I am the undiagnosed dyslexic who was able to get diagnosed at 34 and experience the relief and rush of adrenaline when you are told that you are dyslexic and your whole life falls into place, running like a film trailer through your mind. I know how those simple words ‘your dyslexic’ heal you and how they empower you.
Today, because of the life I have lived and experiences I have gained I am armed with knowledge that can make the right difference. Perhaps the actual diagnosis isn’t the bit which makes the difference, after all we generally know before we make plans to be assessed that they will find something… Why else would we spend the money! At this point it could be argued, well if you know why bother paying to get it confirmed…
Here is the why bother part!
Because not only will it help you it will help the NQT, general teacher, SENCO, parent and most importantly PUPIL. It’s simple. A full diagnostic assessment delivered by a specialist teacher of dyslexia or learning difference is a map of a learners needs.
It’s worth getting it confirmed because the information gathered around the diagnosis provides a rich outline of how that pupil learns best, where the areas of development are but most importantly where the strengths are… The information allows us to access our weakness through our strengths and that is a valuable tool that without question or any doubt can make a difference to an individual’s life.

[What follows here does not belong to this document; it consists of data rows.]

**config.mk**
```make
export PLATFORM = sky130hd
export DESIGN_NAME = pdc_top
export DESIGN_NICKNAME = d
export VERILOG_FILES = /design/src/pdc_pkg.sv /design/src/pdc_top.sv
export SDC_FILE = /design/constraint.sdc
export NUM_CORES = 1
export LEC_CHECK = 0
export CAP_MARGIN = 20
export CORE_ASPECT_RATIO = 0.7
export CORE_UTILIZATION = 57
export DETAILED_ROUTE_END_ITERATION = 12
export DONT_BUFFER_PORTS = 1
export PLACE_DENSITY = 0.74
export SYNTH_ARGS = -nofsm -noshare
export SYNTH_HDL_FRONTEND = slang
export SYNTH_SLANG_ARGS = --single-unit
```
**constraint.sdc**
```tcl
create_clock -name clk -period 1.9 [get_ports clk]
set_input_delay 0.095 -clock clk [delete_from_list [all_inputs] [get_ports clk]]
set_output_delay 0.095 -clock clk [all_outputs]
set_load 0.03 [all_outputs]
```
**src/pdc_pkg.sv**
```systemverilog
package pdc_pkg;

    // Register indices as printed; byte address is four times the index
    localparam logic [9:0] PDC_IDX_POWER_CONTROL = 10'h087;
    localparam logic [9:0] PDC_IDX_IO_CONTROL = 10'h0F8;
    localparam logic [9:0] PDC_IDX_TIMER_VALUE = 10'h100;
    localparam logic [9:0] PDC_IDX_MODE_STATUS = 10'h101;
    localparam logic [11:0] PDC_ADDR_POWER_CONTROL = 12'h21C;
    localparam logic [11:0] PDC_ADDR_IO_CONTROL = 12'h3E0;
    localparam logic [11:0] PDC_ADDR_TIMER_VALUE = 12'h400;
    localparam logic [11:0] PDC_ADDR_MODE_STATUS = 12'h404;

    // Power control fields
    localparam int PDC_PC_IDLE = 0;
    localparam int PDC_PC_SOFT_PD = 1;
    localparam int PDC_PC_RESUME = 5;
    localparam int PDC_PC_HARD_EN = 6;

    // I/O control fields
    localparam int PDC_IO_FLOAT = 0;
    localparam int PDC_IO_HIZ_P1 = 1;
    localparam int PDC_IO_WEAK_PU = 4;
    localparam int PDC_IO_RX_ERR = 5;
    localparam int PDC_IO_CHAIN = 6;
    localparam logic [7:0] PDC_IO_WR_MASK = 8'h5F;

    // Reset values
    localparam logic [7:0] PDC_RST_POWER_CONTROL = 8'h00;
    localparam logic [7:0] PDC_RST_IO_CONTROL = 8'h00;
    localparam logic [31:0] PDC_RST_TIMER = 32'h0000_0000;

    typedef enum logic [1:0] {
        PDC_RUN = 2'b00,
        PDC_IDLE = 2'b01,
        PDC_SOFT_PD = 2'b10,
        PDC_HARD_PD = 2'b11
    } pdc_mode_e;

    // Pin-level control handed to the port pad logic
    typedef struct packed {
        logic drive_one;
        logic float_out;
        logic [2:0] hiz_in;
        logic weak_pullup_only;
    } pdc_port_ctl_s;

    // Restart requests handed to the instruction sequencer
    typedef struct packed {
        logic restart_zero;
        logic to_vector;
        logic resume_next;
    } pdc_restart_s;

endpackage

```
**src/pdc_top.sv**
```systemverilog
// Decided for this implementation: the APB slave port.
`timescale 1ns/1ps
// Summary of operation
// - Idle bit stops execution, oscillator keeps running
// - Soft power-down bit stops execution and oscillator
// - Enabled hard power-down entered on power-fail falling edge
// - Reset ends every mode, restart at zero
// - Interrupt ends idle/soft, vector or resume
// - Timers 0/1 count external ticks while stopped
// - I/O bit 0 floats ports in power-down
// - I/O bits 1-3 make ports high-impedance inputs
// - I/O bit 4 leaves only weak pull-up
// - Overrun or framing error sets receive error flag
// - I/O bit 6 chains timers into 32 bits
// - Reset drives all ports to one directly
// - Resume select bit 5, hard enable bit 6
module pdc_top
    import pdc_pkg::*;
(
    input wire logic clk,
    input wire logic rst,
    input wire logic psel,
    input wire logic penable,
    input wire logic pwrite,
    input wire logic [11:0] paddr,
    input wire logic [31:0] pwdata,
    output logic [31:0] prdata,
    output logic pready,
    output logic pslverr,
    input wire logic port3_bit5,
    input wire logic ext_irq,
    input wire logic serial_irq,
    input wire logic timer0_ext_tick,
    input wire logic timer1_ext_tick,
    input wire logic rx_overrun,
    input wire logic rx_framing_err,
    output logic cpu_run_en,
    output logic osc_run,
    output pdc_mode_e power_mode,
    output pdc_restart_s restart,
    output pdc_port_ctl_s port_ctl
);

    pdc_mode_e mode_q, mode_d;
    logic [7:0] pwr_ctl_q, pwr_ctl_d;
    logic [7:0] io_ctl_q, io_ctl_d;
    logic [31:0] tmr_q, tmr_d;
    logic pf_prev_q;
    logic boot_q;
    pdc_restart_s rs_q, rs_d;
    logic rdy_q, rdy_d;
    logic [31:0] rdata_q, rdata_d;
    logic err_q, err_d;
    logic acc, wr_en, mapped, tmr_wake, wake, pf_fall, stopped;
    logic [16:0] sum_lo, sum_hi;
    logic [32:0] sum_all;

    // Bus decode; one wait state keeps read data registered
    assign acc = psel && penable;
    assign wr_en = acc && pwrite && rdy_q;
    assign mapped = (paddr == PDC_ADDR_POWER_CONTROL) ||
                    (paddr == PDC_ADDR_IO_CONTROL) ||
                    (paddr == PDC_ADDR_TIMER_VALUE) ||
                    (paddr == PDC_ADDR_MODE_STATUS);
    assign pready = rdy_q;
    assign prdata = rdata_q;
    assign pslverr = err_q;

    always_comb begin
        rdy_d = acc && !rdy_q;
        rdata_d = rdata_q;
        err_d = 1'b0;
        if (acc && !rdy_q) begin
            err_d = !mapped;
            case (paddr)
                PDC_ADDR_POWER_CONTROL: rdata_d = {24'h000000, pwr_ctl_q};
                PDC_ADDR_IO_CONTROL: rdata_d = {24'h000000, io_ctl_q};
                PDC_ADDR_TIMER_VALUE: rdata_d = tmr_q;
                PDC_ADDR_MODE_STATUS: rdata_d = {30'h00000000, mode_q};
                default: rdata_d = 32'h0000_0000;
            endcase
        end
    end

    always_ff @(posedge clk) begin
        if (rst) begin
            rdy_q <= 1'b0;
            rdata_q <= 32'h0000_0000;
            err_q <= 1'b0;
        end else begin
            rdy_q <= rdy_d;
            rdata_q <= rdata_d;
            err_q <= err_d;
        end
    end

    // External-tick timers; they run off their own ticks so a stopped
    // oscillator does not freeze them
    assign sum_lo = {1'b0, tmr_q[15:0]} + 17'h00001;
    assign sum_hi = {1'b0, tmr_q[31:16]} + 17'h00001;
    assign sum_all = {1'b0, tmr_q} + 33'h000000001;

    always_comb begin
        tmr_d = tmr_q;
        tmr_wake = 1'b0;
        if (io_ctl_q[PDC_IO_CHAIN]) begin
            if (timer0_ext_tick) begin
                tmr_d = sum_all[31:0];
                tmr_wake = sum_all[32];
            end
        end else begin
            if (timer0_ext_tick) begin
                tmr_d[15:0] = sum_lo[15:0];
                tmr_wake = sum_lo[16];
            end
            if (timer1_ext_tick) begin
                tmr_d[31:16] = sum_hi[15:0];
                tmr_wake = tmr_wake || sum_hi[16];
            end
        end
    end

    // Wake sources and power-fail edge
    assign wake = ext_irq || serial_irq || tmr_wake;
    assign pf_fall = pf_prev_q && !port3_bit5;
    assign stopped = (mode_q == PDC_SOFT_PD) || (mode_q == PDC_HARD_PD);

    // Mode sequencer; a write only arms the bit, entry follows the
    // completed write so the writing access finishes first
    always_comb begin
        mode_d = mode_q;
        pwr_ctl_d = pwr_ctl_q;
        rs_d = '0;
        if (wr_en && paddr == PDC_ADDR_POWER_CONTROL) begin
            pwr_ctl_d = pwdata[7:0];
        end
        case (mode_q)
            PDC_RUN: begin
                if (pwr_ctl_q[PDC_PC_HARD_EN] && pf_fall) begin
                    mode_d = PDC_HARD_PD;
                end else if (pwr_ctl_q[PDC_PC_SOFT_PD]) begin
                    mode_d = PDC_SOFT_PD;
                end else if (pwr_ctl_q[PDC_PC_IDLE]) begin
                    mode_d = PDC_IDLE;
                end
            end
            PDC_IDLE, PDC_SOFT_PD: begin
                if (pwr_ctl_q[PDC_PC_HARD_EN] && pf_fall) begin
                    mode_d = PDC_HARD_PD;
                end else if (wake) begin
                    mode_d = PDC_RUN;
                    pwr_ctl_d[PDC_PC_IDLE] = 1'b0;
                    pwr_ctl_d[PDC_PC_SOFT_PD] = 1'b0;
                    rs_d.resume_next = pwr_ctl_q[PDC_PC_RESUME];
                    rs_d.to_vector = !pwr_ctl_q[PDC_PC_RESUME];
                end
            end
            PDC_HARD_PD: begin
                mode_d = PDC_HARD_PD; // Only reset leaves it
            end
            default: mode_d = PDC_RUN;
        endcase
    end

    // Register update; reset ends every mode
    always_ff @(posedge clk) begin
        if (rst) begin
            mode_q <= PDC_RUN;
            pwr_ctl_q <= PDC_RST_POWER_CONTROL;
            rs_q <= '0;
            pf_prev_q <= 1'b1;
            boot_q <= 1'b1;
            tmr_q <= PDC_RST_TIMER;
        end else begin
            mode_q <= mode_d;
            pwr_ctl_q <= pwr_ctl_d;
            rs_q <= rs_d;
            pf_prev_q <= port3_bit5;
            boot_q <= 1'b0;
            tmr_q <= tmr_d;
        end
    end

    // I/O control; the error flag is sticky and a fresh error beats a clear
    always_comb begin
        io_ctl_d = io_ctl_q;
        if (wr_en && paddr == PDC_ADDR_IO_CONTROL) begin
            io_ctl_d = pwdata[7:0] & PDC_IO_WR_MASK;
        end
        if (rx_overrun || rx_framing_err) begin
            io_ctl_d[PDC_IO_RX_ERR] = 1'b1;
        end
    end

    always_ff @(posedge clk) begin
        if (rst) begin
            io_ctl_q <= PDC_RST_IO_CONTROL;
        end else begin
            io_ctl_q <= io_ctl_d;
        end
    end

    // Outputs; reset reaches all port controls except weak_pullup_only without waiting on the clock
    assign cpu_run_en = (mode_q == PDC_RUN) && !rst;
    assign osc_run = !stopped;
    assign power_mode = mode_q;
    assign restart.restart_zero = boot_q;
    assign restart.to_vector = rs_q.to_vector;
    assign restart.resume_next = rs_q.resume_next;
    assign port_ctl.drive_one = rst;
    assign port_ctl.float_out = io_ctl_q[PDC_IO_FLOAT] && stopped
                                && !rst;
    assign port_ctl.hiz_in = rst ? 3'h0 : io_ctl_q[PDC_IO_HIZ_P1 +: 3];
    assign port_ctl.weak_pullup_only = io_ctl_q[PDC_IO_WEAK_PU];

    a_idle_entry: assert property (@(posedge clk) disable iff (rst)
        (mode_q == PDC_RUN && pwr_ctl_q[PDC_PC_IDLE]
         && !pwr_ctl_q[PDC_PC_SOFT_PD]
         && !(pwr_ctl_q[PDC_PC_HARD_EN] && pf_fall))
        |=> (mode_q == PDC_IDLE && osc_run && !cpu_run_en))
        else $error("idle not entered");

    a_idle_osc: assert property (@(posedge clk) disable iff (rst)
        (mode_q == PDC_IDLE) |-> (osc_run && !cpu_run_en))
        else $error("idle mode clock or execution wrong");

    a_soft_entry: assert property (@(posedge clk) disable iff (rst)
        (mode_q == PDC_RUN && pwr_ctl_q[PDC_PC_SOFT_PD] && !pf_fall)
        |=> (mode_q == PDC_SOFT_PD && !osc_run))
        else $error("soft power-down not entered");

    a_hard_entry: assert property (@(posedge clk) disable iff (rst)
        (mode_q != PDC_HARD_PD && pwr_ctl_q[PDC_PC_HARD_EN]
         && $fell(port3_bit5) && !$past(rst))
        |=> mode_q == PDC_HARD_PD)
        else $error("hard power-down missed");

    a_hard_stopped: assert property (@(posedge clk) disable iff (rst)
        (mode_q == PDC_HARD_PD) |-> (!osc_run && !cpu_run_en))
        else $error("hard power-down left clock or execution on");

    a_hard_hold: assert property (@(posedge clk) disable iff (rst)
        (mode_q == PDC_HARD_PD) |=> (mode_q == PDC_HARD_PD))
        else $error("hard power-down left without reset");

    a_reset_restart: assert property (@(posedge clk)
        rst |=> (mode_q == PDC_RUN && restart.restart_zero))
        else $error("reset did not restart");

    a_wake_path: assert property (@(posedge clk) disable iff (rst)
        ((mode_q == PDC_IDLE || mode_q == PDC_SOFT_PD) && wake && !pf_fall)
        |=> (mode_q == PDC_RUN && !pwr_ctl_q[PDC_PC_IDLE]
             && restart.resume_next == $past(pwr_ctl_q[PDC_PC_RESUME])
             && restart.to_vector != restart.resume_next))
        else $error("wake path wrong");

    a_wake_pulse: assert property (@(posedge clk) disable iff (rst)
        (restart.to_vector || restart.resume_next)
        |=> !(restart.to_vector || restart.resume_next))
        else $error("restart request longer than one cycle");

    a_power_write: assert property (@(posedge clk) disable iff (rst)
        (psel && penable && pready && pwrite
         && paddr == PDC_ADDR_POWER_CONTROL)
        |=> (pwr_ctl_q[PDC_PC_RESUME] == $past(pwdata[PDC_PC_RESUME])
             && pwr_ctl_q[PDC_PC_HARD_EN] == $past(pwdata[PDC_PC_HARD_EN])))
        else $error("power control field not stored");

    a_rx_err_set: assert property (@(posedge clk) disable iff (rst)
        (rx_overrun || rx_framing_err) |=> io_ctl_q[PDC_IO_RX_ERR])
        else $error("receive error flag not set");

    a_err_sticky: assert property (@(posedge clk) disable iff (rst)
        (io_ctl_q[PDC_IO_RX_ERR]
         && !(wr_en && paddr == PDC_ADDR_IO_CONTROL))
        |=> io_ctl_q[PDC_IO_RX_ERR])
        else $error("receive error flag lost");

    a_chain_count: assert property (@(posedge clk) disable iff (rst)
        (io_ctl_q[PDC_IO_CHAIN] && timer0_ext_tick)
        |=> tmr_q == $past(tmr_q) + 32'h0000_0001)
        else $error("chained counter wrong");

    a_chain_hold: assert property (@(posedge clk) disable iff (rst)
        (io_ctl_q[PDC_IO_CHAIN] && !timer0_ext_tick) |=> $stable(tmr_q))
        else $error("chained counter moved without tick");

    a_split_count: assert property (@(posedge clk) disable iff (rst)
        (!io_ctl_q[PDC_IO_CHAIN] && timer0_ext_tick)
        |=> tmr_q[15:0] == $past(tmr_q[15:0]) + 16'h0001)
        else $error("timer 0 did not count its tick");

    a_port_reset: assert property (@(posedge clk) disable iff (1'b0)
        rst |-> (port_ctl.drive_one && !port_ctl.float_out))
        else $error("ports not forced high in reset");

    a_hiz_reset: assert property (@(posedge clk) disable iff (1'b0)
        rst |-> (port_ctl.hiz_in == 3'h0 && !cpu_run_en))
        else $error("ports not released to output in reset");

    a_port_float: assert property (@(posedge clk) disable iff (rst)
        port_ctl.float_out == (io_ctl_q[PDC_IO_FLOAT] && !osc_run))
        else $error("float control wrong");

endmodule

```
# Word level (Yosys, flattened, before mapping)
# Cells that the tools add are included.
[op_classes]
n_addsub = 3
n_mul = 0
n_div = 0
magnitude_cmp = 0
n_eq_ne = 10
n_shift = 0
n_mux = 24
bitwise = 3
n_reduce_logical = 33
[op_table]
columns = ["operator", "n"]
rows = [
  ["32-bit case mux with 4 select lines", 1],
  ["32-bit two-way mux", 2],
  ["16-bit by 1-bit adder with 17-bit output, second input constant", 2],
  ["32-bit by 1-bit adder with 33-bit output, second input constant", 1],
  ["16-bit two-way mux", 2],
  ["12-bit by 10-bit equality test with 1-bit output, second input constant", 2],
  ["12-bit by 11-bit equality test with 1-bit output, second input constant", 2],
  ["2-bit two-way mux", 9],
  ["1-bit logical AND", 11],
  ["1-bit logical OR", 8],
  ["1-bit two-way mux", 7],
  ["1-bit zero test", 6],
  ["6-bit two-way mux", 1],
  ["2-bit case mux with 3 select lines", 1],
  ["2-bit equality test, second input constant", 2],
  ["4-bit inequality test, second input constant", 1],
  ["2-bit AND reduction", 2],
  ["2-bit nonzero test", 2],
  ["2-bit OR reduction", 2],
  ["4-bit OR reduction", 1],
  ["3-bit two-way mux", 1],
  ["3-bit inequality test, second input constant", 1],
  ["1-bit inverter", 3],
  ["2-bit by 1-bit equality test with 1-bit output, second input constant", 1],
  ["other kinds (2)", 2],
]
[word_totals]
reg_bits = 87
latchBits = 0
ramBits = 0
romBits = 0
in_bits = 56
out_inout_bits = 47
memories = 0

# Depth between registers and ports, before layout
# Gate-level depths: netlist of run 1.
[logic_depth]
depth_word = 10
ltp_mapped = 7

# Worst setup path before layout of run 1
# No wires, ideal clock.
[synth_timing]
path_kind = "input to register"
from = "in paddr[11]"
to = "reg pwr_ctl_q[0]"
setup_time_ns = 0.130
arrival_ns = 1.726
t_required_ns = 1.770
slack_ns = 0.044
cell_stages = 5
path_buffers = 0
path_cell_list = "or3_4 > or3_4 > nor4_4 > mux2i_1 > nor3_2"
[synth_via]
elab_chain_cells = 6
[synth_lines]
columns = ["element", "line_no", "text"]
rows = [
  ["from (decl)", "pdc_top.sv:25", "input wire logic [11:0] paddr,"],
  ["12-bit by 10-bit equality test with 1-bit output *", "pdc_top.sv:134", "if (wr_en && paddr == PDC_ADDR_POWER_CONTROL) begin"],
  ["1-bit logical AND *", "pdc_top.sv:134", ""],
  ["2-bit two-way mux *", "pdc_top.sv:134", ""],
  ["2-bit two-way mux", "pdc_top.sv:150", "end else if (wake) begin"],
  ["2-bit two-way mux", "pdc_top.sv:148", "if (pwr_ctl_q[PDC_PC_HARD_EN] && pf_fall) begin"],
  ["2-bit two-way mux *", "pdc_top.sv:137", "case (mode_q)"],
  ["to (signal assigned)", "pdc_top.sv:176", "pwr_ctl_q <= pwr_ctl_d;"],
  ["to (decl)", "pdc_top.sv:45", "logic [7:0] pwr_ctl_q, pwr_ctl_d;"],
]
# Every way passes the cells marked *; elsewhere a longest branch is shown, timed or not.
# A chain may end at the register's enable or synchronous reset.

# Worst setup path in the final report of run 1
[layout_timing]
from = "reg tmr_q[0]"
to = "reg tmr_q[31]"
[layout_via]
elab_chain_cells = 3
[layout_lines]
columns = ["element", "line_no", "text"]
rows = [
  ["from (decl)", "pdc_top.sv:47", "logic [31:0] tmr_q, tmr_d;"],
  ["from (signal assigned)", "pdc_top.sv:180", "tmr_q <= tmr_d;"],
  ["32-bit by 1-bit adder with 33-bit output", "pdc_top.sv:101", "assign sum_all = {1'b0, tmr_q} + 33'h000000001;"],
  ["32-bit two-way mux", "pdc_top.sv:107", "if (timer0_ext_tick) begin"],
  ["32-bit two-way mux", "pdc_top.sv:106", "if (io_ctl_q[PDC_IO_CHAIN]) begin"],
]
# No other way between the ends. The select of a mux whose other input is x is not followed.

==> results of run 1 <==
-- layer usage --
layer,vias to the layer above,share of wire (%),GRT usage (%)
li1,1674,-,-
met1,1667,45,39.7
met2,164,44,41.1
met3,29,8.5,7.41
met4,0,2.5,10.5
met5,-,0,0
-- sequential cells by signal, indices dropped and copies added (netlist names) --
signal,cells
power_mode,2
pready,1
pslverr,1
pwr_ctl_q,8
io_ctl_q,7
prdata,32
boot_q,1
restart,2
pf_prev_q,1
tmr_q,32
-- through the flow --
| stage | cells | hold slack [ns] | util, % | setup slack [ns] | power, mW |
|---|---|---|---|---|---|
| detailed placement | 549 | 0.132 | 64.9 | -0.0310 | 2.08 |
| finish | 583 | 0.0152 | 72.9 | -0.00365 | 3.43 |
| CTS | 580 | 0.00224 | 71.0 | 0.000528 | 3.43 |
| floorplan | 446 | 0.123 | - | 0.0437 | 2.05 |
| global route | 583 | 0.0120 | 72.9 | -0.0779 | 3.55 |
| global placement | 549 | 0.131 | 64.9 | 0.0356 | 2.07 |
-- power by group --
part | internal (mW) | switching, mW | leakage, nW
logic | 0.0984 | 0.145 | 0.766
clock network | 0.650 | 0.669 | 0.0993
registers | 1.84 | 0.0280 | 0.706
-- final timing paths --
path | end | startpoint
worst max-delay path | tmr_q[31] | tmr_q[0]
worst min-delay path | power_mode[0] | rst
worst min register to register | pwr_ctl_q[4] | pwr_ctl_q[4]
worst max register to register | tmr_q[31] | tmr_q[0]
-- timing repair --
item | CTS | global route
endpoints found under the hold margin | 81 | 0
endpoints found under the setup margin | 5 | 19
buffers inserted | 1 | 3
pin swaps | 1 | 9
cloned | 0 | 0
hold buffers | 14 | 0
gates resized for setup | 3 | 24
-- cell families after synthesis --
group,synth area share (%)
AOI/OAI and AO/OA,12.7
buffers and inverters,3.87
and+or+nand+nor,27.0
muxes,5.34
DFF,45.6
xor gates and xnor gates,3.44
adders and majority gates,1.97
-- cell usage in the layout, fill, tap and decap left out, types with 4 or more instances in the layout --
cell            n
buf_4          41
dlygate4sd3_1  13
o31ai_1         7
xor2_1         11
nand4_1        10
clkbuf_8       10
nand2_1        51
or4_1           7
nor4_1          5
xnor2_1         4
nand2b_1        7
mux2i_1        17
dfxtp_1        81
or2_2           4
nor2_1         39
ha_1            5
o21ai_0        13
a222oi_1        7
o21ai_1         6
a21oi_1        41
nor2b_1         5
inv_1          10
or3_1          10
nand3_1        35
dfxtp_2         4
-- Yosys cell counts, types with 3 or more instances --
| library cell | instances | area share, % |
|---|---|---|
| nor2b_1 | 6 | 0.98 |
| o21ai_0 | 13 | 1.7 |
| nand2b_1 | 7 | 1.1 |
| mux2_2 | 3 | 0.88 |
| nor3b_1 | 4 | 0.79 |
| nor2_1 | 40 | 3.9 |
| xor2_1 | 11 | 2.5 |
| nand2_1 | 51 | 5.0 |
| buf_4 | 3 | 0.59 |
| ha_1 | 6 | 2.0 |
| nor4_1 | 8 | 1.3 |
| a21oi_1 | 43 | 5.6 |
| or4_1 | 7 | 1.4 |
| mux2i_1 | 17 | 4.5 |
| a222oi_1 | 7 | 1.8 |
| or3_1 | 10 | 1.6 |
| nand4_1 | 10 | 1.6 |
| or2_2 | 4 | 0.66 |
| clkbuf_1 | 22 | 2.2 |
| dfxtp_1 | 87 | 46 |
| nor3_1 | 3 | 0.39 |
| and4_1 | 3 | 0.69 |
| nand3_1 | 36 | 4.7 |
| o31ai_1 | 7 | 1.4 |
| xnor2_1 | 4 | 0.92 |
| o21ai_1 | 6 | 0.79 |
| inv_1 | 10 | 0.98 |
-- worst min-delay path, cell delays in order --
cell,delay [ns]
o22ai_1,0.08
nand2_1,0.07
mux2i_1,0.07
-- area by class of cell --
| class | instances | area, um^2 |
|---|---|---|
| sequential | 87 | 1750 |
| timing repair buffer | 56 | 477 |
| tap | 91 | 114 |
| fill | 462 | 1720 |
| inverter | 10 | 37.5 |
| multi-input combinational | 323 | 2030 |
| clock buffer | 10 | 138 |
| clock inverter | 6 | 67.6 |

Today I am the specialist teacher who can make a difference by providing advice and support to NQTS, teachers, parents, SENCos and pupils because I have the knowledge needed… I don’t know it all, I never will and my thinking still develops all the time because of the courses I do, pupils I teach and the staff I work with. The assessments might be expensive but I know that they will help the NQT because the report will tell them exactly what interventions to use, how to teach them and how many times they need to be delivered. They will help the general teacher because they will be able to read it in depth and learn about the pupil, develop their own pedagogy to help further pupils who come through their class with Dyslexia and Learning difference. They will help the SENCO because a specialist teacher has recommended it so there is no where for the class teacher to hide when they feel they are unable to squeeze in the intervention that WILL make the difference. An assessment will help the parent because it will empower them to fight with purpose and to fight with the support of specialist knowledge behind them.
Finally and most importantly diagnosis will help the pupil… Because the pupil will know that they have a learning difference and will be able to separate this out from themselves… That is life changing and no price can be put on that.

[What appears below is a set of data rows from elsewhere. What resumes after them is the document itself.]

[src/common/fmsp_consts.vh]
// Purpose: shared constants of the four-mode serial port
// Assumes: aclk is the cpu clock, 200 MHz
// Notes:   byte offsets on the axi4-lite register bus
`ifndef FMSP_CONSTS_VH
`define FMSP_CONSTS_VH

`define FMSP_ADDR_BUF   4'h0
`define FMSP_ADDR_CTL   4'h4
`define FMSP_ADDR_RATE  4'h8

// serial_control fields
`define FMSP_CTL_RXF    0
`define FMSP_CTL_TXF    1
`define FMSP_CTL_RX9    2
`define FMSP_CTL_TX9    3
`define FMSP_CTL_REN    4
`define FMSP_CTL_FLT    5
`define FMSP_CTL_MODE   6
`define FMSP_CTL_RST    8'h00

// rate control fields
`define FMSP_RATE_DBL   0
`define FMSP_RATE_TXT2  1
`define FMSP_RATE_RXT2  2
`define FMSP_RATE_RST   3'h0

// timing: one machine cycle is six cpu clocks, 16 ticks per bit
`define FMSP_M0_LAST    3'h5
`define FMSP_OVS_LAST   4'hf
`define FMSP_OVS_MID    4'h7
`define FMSP_LEN_M0     4'h8
`define FMSP_LEN_M1     4'ha
`define FMSP_LEN_M23    4'hb

`define FMSP_RESP_OKAY  2'h0
`define FMSP_RESP_SLV   2'h2

`endif

[src/fmsp_tx.v]
// Purpose: transmit shifter for all four frame modes
// Assumes: tick16 is the 16x bit tick, m0_shift ends a machine cycle
// Notes:   a write during a frame is queued behind it
`timescale 1ns/100ps
`include "fmsp_consts.vh"
module fmsp_tx (
  input  wire       aclk,
  input  wire       aresetn,
  input  wire [1:0] mode,
  input  wire       tick16,
  input  wire       m0_shift,
  input  wire       start,
  input  wire [7:0] data,
  input  wire       ninth,
  output wire       active,
  output wire       done,
  output wire       line
);
  reg        pend_reg;
  reg        act_reg;
  reg        done_reg;
  reg [8:0]  buf_reg;
  reg [10:0] sh_reg;
  reg [3:0]  left_reg;
  reg [3:0]  cnt_reg;
  wire       step;

  // async bit edges follow the free divide-by-16 counter
  assign step = (mode == 2'h0) ? m0_shift :
                (tick16 && cnt_reg == `FMSP_OVS_LAST);
  assign active = act_reg;
  assign done   = done_reg;
  assign line   = act_reg ? sh_reg[0] : 1'b1;

  always @(posedge aclk) begin
    if (!aresetn) begin
      pend_reg <= 1'b0;
      act_reg  <= 1'b0;
      done_reg <= 1'b0;
      buf_reg  <= 9'h000;
      sh_reg   <= 11'h7ff;
      left_reg <= 4'h0;
      cnt_reg  <= 4'h0;
    end else begin
      done_reg <= 1'b0;
      if (tick16)
        cnt_reg <= cnt_reg + 4'h1;
      if (start) begin
        pend_reg <= 1'b1;
        buf_reg  <= {ninth, data};
      end
      if (!act_reg) begin
        if (pend_reg && step) begin
          act_reg  <= 1'b1;
          pend_reg <= start;
          case (mode)
            2'h0: begin
              sh_reg   <= {3'h7, buf_reg[7:0]};
              left_reg <= `FMSP_LEN_M0;
            end
            2'h1: begin
              sh_reg   <= {2'h3, buf_reg[7:0], 1'b0};
              left_reg <= `FMSP_LEN_M1;
            end
            default: begin
              sh_reg   <= {1'b1, buf_reg, 1'b0};
              left_reg <= `FMSP_LEN_M23;
            end
          endcase
        end
      end else if (step) begin
        sh_reg   <= {1'b1, sh_reg[10:1]};
        left_reg <= left_reg - 4'h1;
        if (left_reg == 4'h1) begin
          act_reg  <= 1'b0;
          done_reg <= 1'b1;
        end
      end
    end
  end
endmodule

So whether you choose to get a diagnosis or not is still personal preference. I can only speak from my experiences. As a dyslexic, I wish I had known earlier. As an NQT and teacher I would have welcomed more knowledge about a pupil and how they learn best and what interventions I needed. I could have used these to the pupils advantage. As a SENCo I would have valued a report because it would build on my knowledge and support further pupils I came across with Dyslexia.
Like many things in life not everyone will always agree and thats ok. In an ideal world every single school would have a specialist teacher of learning difference… I think that one day this will happen but in the meantime this is what I think. knowledge is power and the more knowledge we have the more we can improve things and make positive informed decisions and that is how we raise the profile, by working together, not working against each other. Whether you feel a diagnosis is necessary or not an assessment report points us all in the same direction and leads us down the right path for that pupil… That surely makes sense?